* ABOUT THIS TASK: Whenever the word "bneg" appears in a line of the data below, copy that line.

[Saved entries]

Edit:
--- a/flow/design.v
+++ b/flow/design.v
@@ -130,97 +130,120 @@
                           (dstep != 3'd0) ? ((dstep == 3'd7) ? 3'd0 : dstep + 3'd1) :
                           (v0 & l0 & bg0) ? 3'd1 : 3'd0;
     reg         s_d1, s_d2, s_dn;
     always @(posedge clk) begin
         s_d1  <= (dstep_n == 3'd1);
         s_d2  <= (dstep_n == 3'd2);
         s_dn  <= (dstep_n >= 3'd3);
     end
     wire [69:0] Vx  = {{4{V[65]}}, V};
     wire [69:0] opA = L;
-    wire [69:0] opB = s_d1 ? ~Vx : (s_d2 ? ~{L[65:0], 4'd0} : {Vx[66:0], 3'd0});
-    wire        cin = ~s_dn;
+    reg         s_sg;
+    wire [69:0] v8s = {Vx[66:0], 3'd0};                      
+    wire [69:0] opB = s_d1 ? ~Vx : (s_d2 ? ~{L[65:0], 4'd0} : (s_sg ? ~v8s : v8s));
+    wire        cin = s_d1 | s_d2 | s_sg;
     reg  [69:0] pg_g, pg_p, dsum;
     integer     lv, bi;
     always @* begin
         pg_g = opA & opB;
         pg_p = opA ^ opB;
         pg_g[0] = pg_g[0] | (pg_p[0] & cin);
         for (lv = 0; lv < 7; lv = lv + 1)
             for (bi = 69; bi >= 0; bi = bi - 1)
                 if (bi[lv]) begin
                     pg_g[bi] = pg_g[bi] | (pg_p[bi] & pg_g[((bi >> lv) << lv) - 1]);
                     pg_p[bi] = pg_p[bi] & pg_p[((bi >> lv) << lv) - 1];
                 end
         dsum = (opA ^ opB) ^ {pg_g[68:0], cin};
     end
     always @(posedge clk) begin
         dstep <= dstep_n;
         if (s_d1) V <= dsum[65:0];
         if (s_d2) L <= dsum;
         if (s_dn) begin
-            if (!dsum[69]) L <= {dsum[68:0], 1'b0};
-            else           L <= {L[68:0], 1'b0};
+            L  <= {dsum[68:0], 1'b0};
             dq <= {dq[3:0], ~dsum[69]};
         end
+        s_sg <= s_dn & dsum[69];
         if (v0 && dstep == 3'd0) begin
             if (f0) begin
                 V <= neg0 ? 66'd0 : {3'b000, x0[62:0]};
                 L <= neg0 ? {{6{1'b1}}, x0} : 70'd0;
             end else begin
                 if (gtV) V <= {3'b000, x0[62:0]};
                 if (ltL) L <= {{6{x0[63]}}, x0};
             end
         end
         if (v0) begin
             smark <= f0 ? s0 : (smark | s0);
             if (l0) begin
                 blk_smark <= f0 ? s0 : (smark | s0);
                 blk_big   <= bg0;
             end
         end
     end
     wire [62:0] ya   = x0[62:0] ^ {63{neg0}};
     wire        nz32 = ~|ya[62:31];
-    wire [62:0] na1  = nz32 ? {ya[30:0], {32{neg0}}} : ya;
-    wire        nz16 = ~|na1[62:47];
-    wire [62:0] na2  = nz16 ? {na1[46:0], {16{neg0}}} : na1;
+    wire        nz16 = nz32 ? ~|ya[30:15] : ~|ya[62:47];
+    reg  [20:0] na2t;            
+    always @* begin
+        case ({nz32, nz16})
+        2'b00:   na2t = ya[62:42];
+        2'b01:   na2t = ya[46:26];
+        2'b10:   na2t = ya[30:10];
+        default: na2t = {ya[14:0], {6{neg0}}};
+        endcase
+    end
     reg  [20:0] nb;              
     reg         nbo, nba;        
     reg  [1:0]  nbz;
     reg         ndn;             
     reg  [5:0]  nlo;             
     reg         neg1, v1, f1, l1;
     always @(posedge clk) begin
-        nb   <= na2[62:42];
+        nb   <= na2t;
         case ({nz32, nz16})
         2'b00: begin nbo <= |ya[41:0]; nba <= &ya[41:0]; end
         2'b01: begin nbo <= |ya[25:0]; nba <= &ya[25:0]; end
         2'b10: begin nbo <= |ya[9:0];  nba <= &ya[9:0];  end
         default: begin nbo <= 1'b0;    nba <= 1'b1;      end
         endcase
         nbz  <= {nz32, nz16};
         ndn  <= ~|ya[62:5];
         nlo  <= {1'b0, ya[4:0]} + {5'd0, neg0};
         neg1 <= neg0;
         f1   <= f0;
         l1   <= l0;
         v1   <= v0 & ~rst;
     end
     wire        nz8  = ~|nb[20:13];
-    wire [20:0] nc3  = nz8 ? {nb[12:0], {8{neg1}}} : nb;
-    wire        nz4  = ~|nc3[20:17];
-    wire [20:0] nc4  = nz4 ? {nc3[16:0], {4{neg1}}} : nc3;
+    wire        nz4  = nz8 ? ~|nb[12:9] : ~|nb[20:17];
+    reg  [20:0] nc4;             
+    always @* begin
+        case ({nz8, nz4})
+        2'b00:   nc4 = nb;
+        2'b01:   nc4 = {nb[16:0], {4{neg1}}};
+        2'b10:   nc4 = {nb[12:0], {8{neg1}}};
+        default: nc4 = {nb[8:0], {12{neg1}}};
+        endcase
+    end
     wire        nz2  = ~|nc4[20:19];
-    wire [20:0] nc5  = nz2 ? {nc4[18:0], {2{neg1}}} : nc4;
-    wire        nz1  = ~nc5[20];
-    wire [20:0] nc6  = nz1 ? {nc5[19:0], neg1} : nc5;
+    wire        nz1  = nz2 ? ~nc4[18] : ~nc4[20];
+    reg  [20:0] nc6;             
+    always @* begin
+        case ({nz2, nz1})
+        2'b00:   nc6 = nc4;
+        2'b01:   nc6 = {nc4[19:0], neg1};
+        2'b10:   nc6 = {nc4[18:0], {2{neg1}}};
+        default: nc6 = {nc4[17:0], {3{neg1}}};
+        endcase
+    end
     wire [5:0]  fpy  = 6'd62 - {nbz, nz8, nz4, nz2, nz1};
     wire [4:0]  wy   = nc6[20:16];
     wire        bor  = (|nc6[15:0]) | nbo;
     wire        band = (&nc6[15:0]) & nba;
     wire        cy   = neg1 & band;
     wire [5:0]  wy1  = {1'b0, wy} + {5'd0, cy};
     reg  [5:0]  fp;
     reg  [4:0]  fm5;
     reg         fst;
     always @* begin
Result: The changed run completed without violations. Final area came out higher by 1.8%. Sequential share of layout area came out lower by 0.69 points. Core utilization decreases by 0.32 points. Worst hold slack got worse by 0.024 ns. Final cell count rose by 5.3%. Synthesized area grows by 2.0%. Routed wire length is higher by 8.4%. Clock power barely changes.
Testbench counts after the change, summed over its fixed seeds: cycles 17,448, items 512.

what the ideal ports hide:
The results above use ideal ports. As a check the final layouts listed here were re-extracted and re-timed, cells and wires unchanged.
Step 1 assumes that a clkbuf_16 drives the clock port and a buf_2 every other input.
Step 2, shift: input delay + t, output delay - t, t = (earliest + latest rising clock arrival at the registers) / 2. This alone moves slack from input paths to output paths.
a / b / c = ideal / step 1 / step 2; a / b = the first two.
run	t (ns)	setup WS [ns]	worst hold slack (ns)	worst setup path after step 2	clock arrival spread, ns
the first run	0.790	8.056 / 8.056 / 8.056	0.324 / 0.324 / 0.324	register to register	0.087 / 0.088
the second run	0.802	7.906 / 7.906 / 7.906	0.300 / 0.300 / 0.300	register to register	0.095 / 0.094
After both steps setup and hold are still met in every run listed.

--

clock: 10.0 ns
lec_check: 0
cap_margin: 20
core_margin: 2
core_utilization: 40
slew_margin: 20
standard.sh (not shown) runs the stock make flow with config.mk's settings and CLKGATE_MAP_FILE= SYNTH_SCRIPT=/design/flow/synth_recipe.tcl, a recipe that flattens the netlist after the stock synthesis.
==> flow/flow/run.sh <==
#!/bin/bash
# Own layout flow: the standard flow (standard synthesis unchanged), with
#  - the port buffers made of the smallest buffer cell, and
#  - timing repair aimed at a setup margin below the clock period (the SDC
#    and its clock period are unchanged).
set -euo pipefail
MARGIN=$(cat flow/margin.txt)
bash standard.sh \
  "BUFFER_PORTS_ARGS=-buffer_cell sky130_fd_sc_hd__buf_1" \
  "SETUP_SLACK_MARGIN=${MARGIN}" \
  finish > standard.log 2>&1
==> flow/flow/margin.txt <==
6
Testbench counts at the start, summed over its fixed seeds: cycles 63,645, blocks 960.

* * *

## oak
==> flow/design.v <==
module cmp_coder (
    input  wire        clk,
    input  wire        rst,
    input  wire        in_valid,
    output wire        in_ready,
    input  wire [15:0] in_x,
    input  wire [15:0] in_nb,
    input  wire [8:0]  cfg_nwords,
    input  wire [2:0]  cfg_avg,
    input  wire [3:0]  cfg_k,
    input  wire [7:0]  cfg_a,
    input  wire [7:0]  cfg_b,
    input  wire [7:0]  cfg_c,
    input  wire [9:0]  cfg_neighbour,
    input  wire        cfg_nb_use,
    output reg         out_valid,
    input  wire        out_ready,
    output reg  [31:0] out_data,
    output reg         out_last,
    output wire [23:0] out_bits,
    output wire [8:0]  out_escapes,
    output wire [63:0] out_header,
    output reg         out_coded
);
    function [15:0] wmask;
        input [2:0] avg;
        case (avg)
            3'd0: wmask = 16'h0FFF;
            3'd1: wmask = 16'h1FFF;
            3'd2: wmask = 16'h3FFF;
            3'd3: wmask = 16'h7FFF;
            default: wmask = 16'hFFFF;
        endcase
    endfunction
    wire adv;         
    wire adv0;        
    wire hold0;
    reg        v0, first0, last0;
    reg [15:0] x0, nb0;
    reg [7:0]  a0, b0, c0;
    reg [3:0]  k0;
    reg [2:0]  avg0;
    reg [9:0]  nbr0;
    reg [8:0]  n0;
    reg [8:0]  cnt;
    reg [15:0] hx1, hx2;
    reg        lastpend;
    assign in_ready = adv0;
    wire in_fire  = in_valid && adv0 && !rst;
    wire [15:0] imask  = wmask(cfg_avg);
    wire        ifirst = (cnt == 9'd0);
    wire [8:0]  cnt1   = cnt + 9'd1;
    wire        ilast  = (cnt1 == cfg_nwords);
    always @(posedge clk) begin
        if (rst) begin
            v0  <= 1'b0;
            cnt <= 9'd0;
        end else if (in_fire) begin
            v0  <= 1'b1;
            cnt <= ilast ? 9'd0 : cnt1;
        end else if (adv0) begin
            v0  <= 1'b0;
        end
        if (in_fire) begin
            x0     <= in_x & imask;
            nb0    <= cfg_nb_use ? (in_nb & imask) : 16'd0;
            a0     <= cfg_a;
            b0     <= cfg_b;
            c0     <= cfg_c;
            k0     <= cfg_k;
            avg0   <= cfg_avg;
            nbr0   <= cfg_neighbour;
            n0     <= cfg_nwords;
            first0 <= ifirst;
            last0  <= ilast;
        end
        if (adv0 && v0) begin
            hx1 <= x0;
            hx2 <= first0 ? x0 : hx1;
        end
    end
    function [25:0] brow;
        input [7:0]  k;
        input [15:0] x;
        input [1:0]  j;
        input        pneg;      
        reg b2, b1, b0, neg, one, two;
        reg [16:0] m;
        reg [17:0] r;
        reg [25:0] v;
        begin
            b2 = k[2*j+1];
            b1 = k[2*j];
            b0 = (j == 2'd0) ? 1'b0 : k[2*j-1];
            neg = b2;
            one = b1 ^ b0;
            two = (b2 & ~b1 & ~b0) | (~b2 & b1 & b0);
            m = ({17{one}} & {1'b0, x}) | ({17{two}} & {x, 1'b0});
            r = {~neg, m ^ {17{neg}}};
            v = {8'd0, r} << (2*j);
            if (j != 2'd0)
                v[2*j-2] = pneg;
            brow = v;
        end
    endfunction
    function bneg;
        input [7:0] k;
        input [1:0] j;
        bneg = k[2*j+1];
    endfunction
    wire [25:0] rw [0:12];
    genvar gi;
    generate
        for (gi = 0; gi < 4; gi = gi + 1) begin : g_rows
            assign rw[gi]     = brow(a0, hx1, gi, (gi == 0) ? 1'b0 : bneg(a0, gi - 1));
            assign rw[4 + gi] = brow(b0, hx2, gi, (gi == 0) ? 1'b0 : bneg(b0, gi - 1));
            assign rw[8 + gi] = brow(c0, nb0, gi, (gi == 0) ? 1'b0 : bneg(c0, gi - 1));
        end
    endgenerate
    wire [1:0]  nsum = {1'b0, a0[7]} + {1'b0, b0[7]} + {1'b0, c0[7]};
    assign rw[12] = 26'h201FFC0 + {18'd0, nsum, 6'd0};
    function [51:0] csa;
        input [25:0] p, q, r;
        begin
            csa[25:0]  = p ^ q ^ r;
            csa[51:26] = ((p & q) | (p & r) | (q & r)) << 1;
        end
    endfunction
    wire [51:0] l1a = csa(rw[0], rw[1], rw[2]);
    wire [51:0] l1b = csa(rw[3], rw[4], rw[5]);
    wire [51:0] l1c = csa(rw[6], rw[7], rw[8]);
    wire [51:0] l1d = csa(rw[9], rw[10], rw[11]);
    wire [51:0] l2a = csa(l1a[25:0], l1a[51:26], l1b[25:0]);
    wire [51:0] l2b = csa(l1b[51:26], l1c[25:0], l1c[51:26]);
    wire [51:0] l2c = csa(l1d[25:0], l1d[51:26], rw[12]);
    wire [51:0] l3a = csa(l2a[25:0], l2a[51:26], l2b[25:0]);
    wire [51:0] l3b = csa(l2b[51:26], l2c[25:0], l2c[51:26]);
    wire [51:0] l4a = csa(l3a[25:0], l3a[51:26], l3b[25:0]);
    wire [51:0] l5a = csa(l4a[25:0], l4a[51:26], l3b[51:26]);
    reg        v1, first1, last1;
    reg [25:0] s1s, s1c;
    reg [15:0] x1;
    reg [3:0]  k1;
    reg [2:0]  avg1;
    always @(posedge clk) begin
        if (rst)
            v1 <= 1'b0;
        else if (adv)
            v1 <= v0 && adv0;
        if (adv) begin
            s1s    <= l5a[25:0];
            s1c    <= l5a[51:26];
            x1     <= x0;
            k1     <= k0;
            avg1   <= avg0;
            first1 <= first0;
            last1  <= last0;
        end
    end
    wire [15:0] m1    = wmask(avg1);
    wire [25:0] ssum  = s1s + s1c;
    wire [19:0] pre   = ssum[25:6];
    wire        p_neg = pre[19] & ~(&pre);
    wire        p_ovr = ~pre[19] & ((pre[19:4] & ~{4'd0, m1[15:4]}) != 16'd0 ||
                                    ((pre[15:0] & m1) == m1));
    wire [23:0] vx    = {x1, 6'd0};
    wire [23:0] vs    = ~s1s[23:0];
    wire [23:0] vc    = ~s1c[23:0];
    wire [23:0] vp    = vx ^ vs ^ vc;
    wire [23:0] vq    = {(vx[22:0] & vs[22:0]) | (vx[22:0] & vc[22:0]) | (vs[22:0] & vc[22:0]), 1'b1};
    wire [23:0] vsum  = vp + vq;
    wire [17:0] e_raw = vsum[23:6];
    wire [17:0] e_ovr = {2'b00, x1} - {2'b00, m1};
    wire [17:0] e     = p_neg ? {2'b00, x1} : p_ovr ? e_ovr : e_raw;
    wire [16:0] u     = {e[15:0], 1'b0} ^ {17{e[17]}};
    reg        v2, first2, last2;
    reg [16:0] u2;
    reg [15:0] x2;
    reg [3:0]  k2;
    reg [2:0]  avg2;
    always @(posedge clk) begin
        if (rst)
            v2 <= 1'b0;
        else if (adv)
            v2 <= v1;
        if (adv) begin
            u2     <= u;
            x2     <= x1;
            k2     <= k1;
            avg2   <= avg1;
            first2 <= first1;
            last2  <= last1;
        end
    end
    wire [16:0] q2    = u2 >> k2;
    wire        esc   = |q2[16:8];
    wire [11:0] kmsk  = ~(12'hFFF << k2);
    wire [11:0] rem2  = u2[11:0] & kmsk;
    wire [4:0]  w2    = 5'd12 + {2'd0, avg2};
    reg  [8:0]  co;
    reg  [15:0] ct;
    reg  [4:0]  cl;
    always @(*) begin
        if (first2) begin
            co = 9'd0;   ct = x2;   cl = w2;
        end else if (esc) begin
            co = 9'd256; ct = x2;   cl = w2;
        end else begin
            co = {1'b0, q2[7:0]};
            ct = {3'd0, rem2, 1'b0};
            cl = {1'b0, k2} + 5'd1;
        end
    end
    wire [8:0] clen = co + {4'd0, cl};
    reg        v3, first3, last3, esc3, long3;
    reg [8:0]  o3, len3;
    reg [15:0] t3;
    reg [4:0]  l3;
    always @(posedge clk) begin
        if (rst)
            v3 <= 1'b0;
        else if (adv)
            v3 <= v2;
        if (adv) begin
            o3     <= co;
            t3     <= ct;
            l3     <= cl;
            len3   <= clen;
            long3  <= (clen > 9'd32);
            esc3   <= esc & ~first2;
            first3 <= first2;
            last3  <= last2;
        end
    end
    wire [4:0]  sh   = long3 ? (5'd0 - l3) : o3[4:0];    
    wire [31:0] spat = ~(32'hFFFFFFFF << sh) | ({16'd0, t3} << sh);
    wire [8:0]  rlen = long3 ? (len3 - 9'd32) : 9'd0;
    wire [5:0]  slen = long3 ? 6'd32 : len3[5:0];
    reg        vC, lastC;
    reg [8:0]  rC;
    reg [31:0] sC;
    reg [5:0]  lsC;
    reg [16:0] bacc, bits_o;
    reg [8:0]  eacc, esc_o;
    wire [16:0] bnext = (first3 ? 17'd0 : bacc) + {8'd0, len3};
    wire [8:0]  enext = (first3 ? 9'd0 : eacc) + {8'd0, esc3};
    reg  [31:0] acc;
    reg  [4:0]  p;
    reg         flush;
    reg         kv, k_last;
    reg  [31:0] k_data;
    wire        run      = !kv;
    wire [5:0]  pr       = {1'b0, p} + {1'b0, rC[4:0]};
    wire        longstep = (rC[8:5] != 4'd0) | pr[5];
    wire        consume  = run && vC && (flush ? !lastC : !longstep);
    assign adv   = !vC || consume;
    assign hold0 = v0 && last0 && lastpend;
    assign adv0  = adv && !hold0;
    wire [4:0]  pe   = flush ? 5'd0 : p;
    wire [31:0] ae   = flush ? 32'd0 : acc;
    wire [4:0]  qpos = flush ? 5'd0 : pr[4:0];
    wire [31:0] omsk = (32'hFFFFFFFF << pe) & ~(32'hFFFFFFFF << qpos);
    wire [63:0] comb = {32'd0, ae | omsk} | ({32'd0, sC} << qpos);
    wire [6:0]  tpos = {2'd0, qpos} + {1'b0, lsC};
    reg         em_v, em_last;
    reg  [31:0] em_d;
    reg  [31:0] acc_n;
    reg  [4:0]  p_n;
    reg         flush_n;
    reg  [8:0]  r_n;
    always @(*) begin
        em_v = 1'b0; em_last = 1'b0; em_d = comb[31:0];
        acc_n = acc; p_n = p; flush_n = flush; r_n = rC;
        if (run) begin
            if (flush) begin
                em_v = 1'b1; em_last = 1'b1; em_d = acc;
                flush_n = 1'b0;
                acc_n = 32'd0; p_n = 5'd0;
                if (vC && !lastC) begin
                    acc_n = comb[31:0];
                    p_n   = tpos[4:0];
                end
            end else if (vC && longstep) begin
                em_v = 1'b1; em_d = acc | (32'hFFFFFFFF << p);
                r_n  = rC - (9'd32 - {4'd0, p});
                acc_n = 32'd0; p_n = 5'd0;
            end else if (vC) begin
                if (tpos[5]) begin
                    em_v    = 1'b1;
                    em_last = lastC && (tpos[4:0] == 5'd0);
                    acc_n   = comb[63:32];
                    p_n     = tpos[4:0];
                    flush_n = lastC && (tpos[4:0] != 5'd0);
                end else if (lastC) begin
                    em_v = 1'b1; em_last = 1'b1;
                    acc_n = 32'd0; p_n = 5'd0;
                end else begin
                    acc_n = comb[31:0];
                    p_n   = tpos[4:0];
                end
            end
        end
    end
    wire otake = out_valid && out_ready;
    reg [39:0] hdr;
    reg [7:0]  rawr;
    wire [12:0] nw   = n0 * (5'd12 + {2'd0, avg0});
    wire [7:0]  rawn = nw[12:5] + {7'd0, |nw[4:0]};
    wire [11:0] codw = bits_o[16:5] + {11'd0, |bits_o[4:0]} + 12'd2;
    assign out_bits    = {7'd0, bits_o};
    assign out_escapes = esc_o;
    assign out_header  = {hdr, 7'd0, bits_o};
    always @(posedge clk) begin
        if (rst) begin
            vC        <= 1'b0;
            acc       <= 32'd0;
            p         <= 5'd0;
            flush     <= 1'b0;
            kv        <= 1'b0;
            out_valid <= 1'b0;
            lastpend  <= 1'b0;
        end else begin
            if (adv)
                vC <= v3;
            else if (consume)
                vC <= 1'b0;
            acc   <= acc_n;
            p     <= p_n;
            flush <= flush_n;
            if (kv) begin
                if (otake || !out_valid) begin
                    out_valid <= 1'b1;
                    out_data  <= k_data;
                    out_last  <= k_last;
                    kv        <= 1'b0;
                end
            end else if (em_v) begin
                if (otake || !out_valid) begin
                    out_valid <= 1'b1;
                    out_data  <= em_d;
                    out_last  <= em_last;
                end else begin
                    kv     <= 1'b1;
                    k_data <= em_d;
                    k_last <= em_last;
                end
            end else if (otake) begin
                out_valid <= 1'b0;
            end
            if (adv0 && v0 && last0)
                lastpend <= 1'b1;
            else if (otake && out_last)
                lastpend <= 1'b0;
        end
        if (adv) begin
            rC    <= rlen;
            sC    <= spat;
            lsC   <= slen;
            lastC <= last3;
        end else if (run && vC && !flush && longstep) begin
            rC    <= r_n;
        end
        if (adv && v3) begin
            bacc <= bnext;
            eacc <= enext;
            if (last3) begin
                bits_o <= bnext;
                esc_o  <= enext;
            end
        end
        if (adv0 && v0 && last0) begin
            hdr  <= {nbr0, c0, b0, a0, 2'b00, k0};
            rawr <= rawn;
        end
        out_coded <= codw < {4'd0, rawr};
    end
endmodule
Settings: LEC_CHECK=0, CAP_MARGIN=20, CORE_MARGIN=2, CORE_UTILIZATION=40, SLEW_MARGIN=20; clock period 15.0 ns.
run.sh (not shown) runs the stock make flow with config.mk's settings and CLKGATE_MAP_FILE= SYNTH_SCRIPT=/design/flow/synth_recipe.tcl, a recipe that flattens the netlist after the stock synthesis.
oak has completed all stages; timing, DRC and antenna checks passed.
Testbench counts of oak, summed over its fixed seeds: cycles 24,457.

* TASK RESPONSE:
    function bneg;
        bneg = k[2*j+1];
            assign rw[gi]     = brow(a0, hx1, gi, (gi == 0) ? 1'b0 : bneg(a0, gi - 1));
            assign rw[4 + gi] = brow(b0, hx2, gi, (gi == 0) ? 1'b0 : bneg(b0, gi - 1));
            assign rw[8 + gi] = brow(c0, nb0, gi, (gi == 0) ? 1'b0 : bneg(c0, gi - 1));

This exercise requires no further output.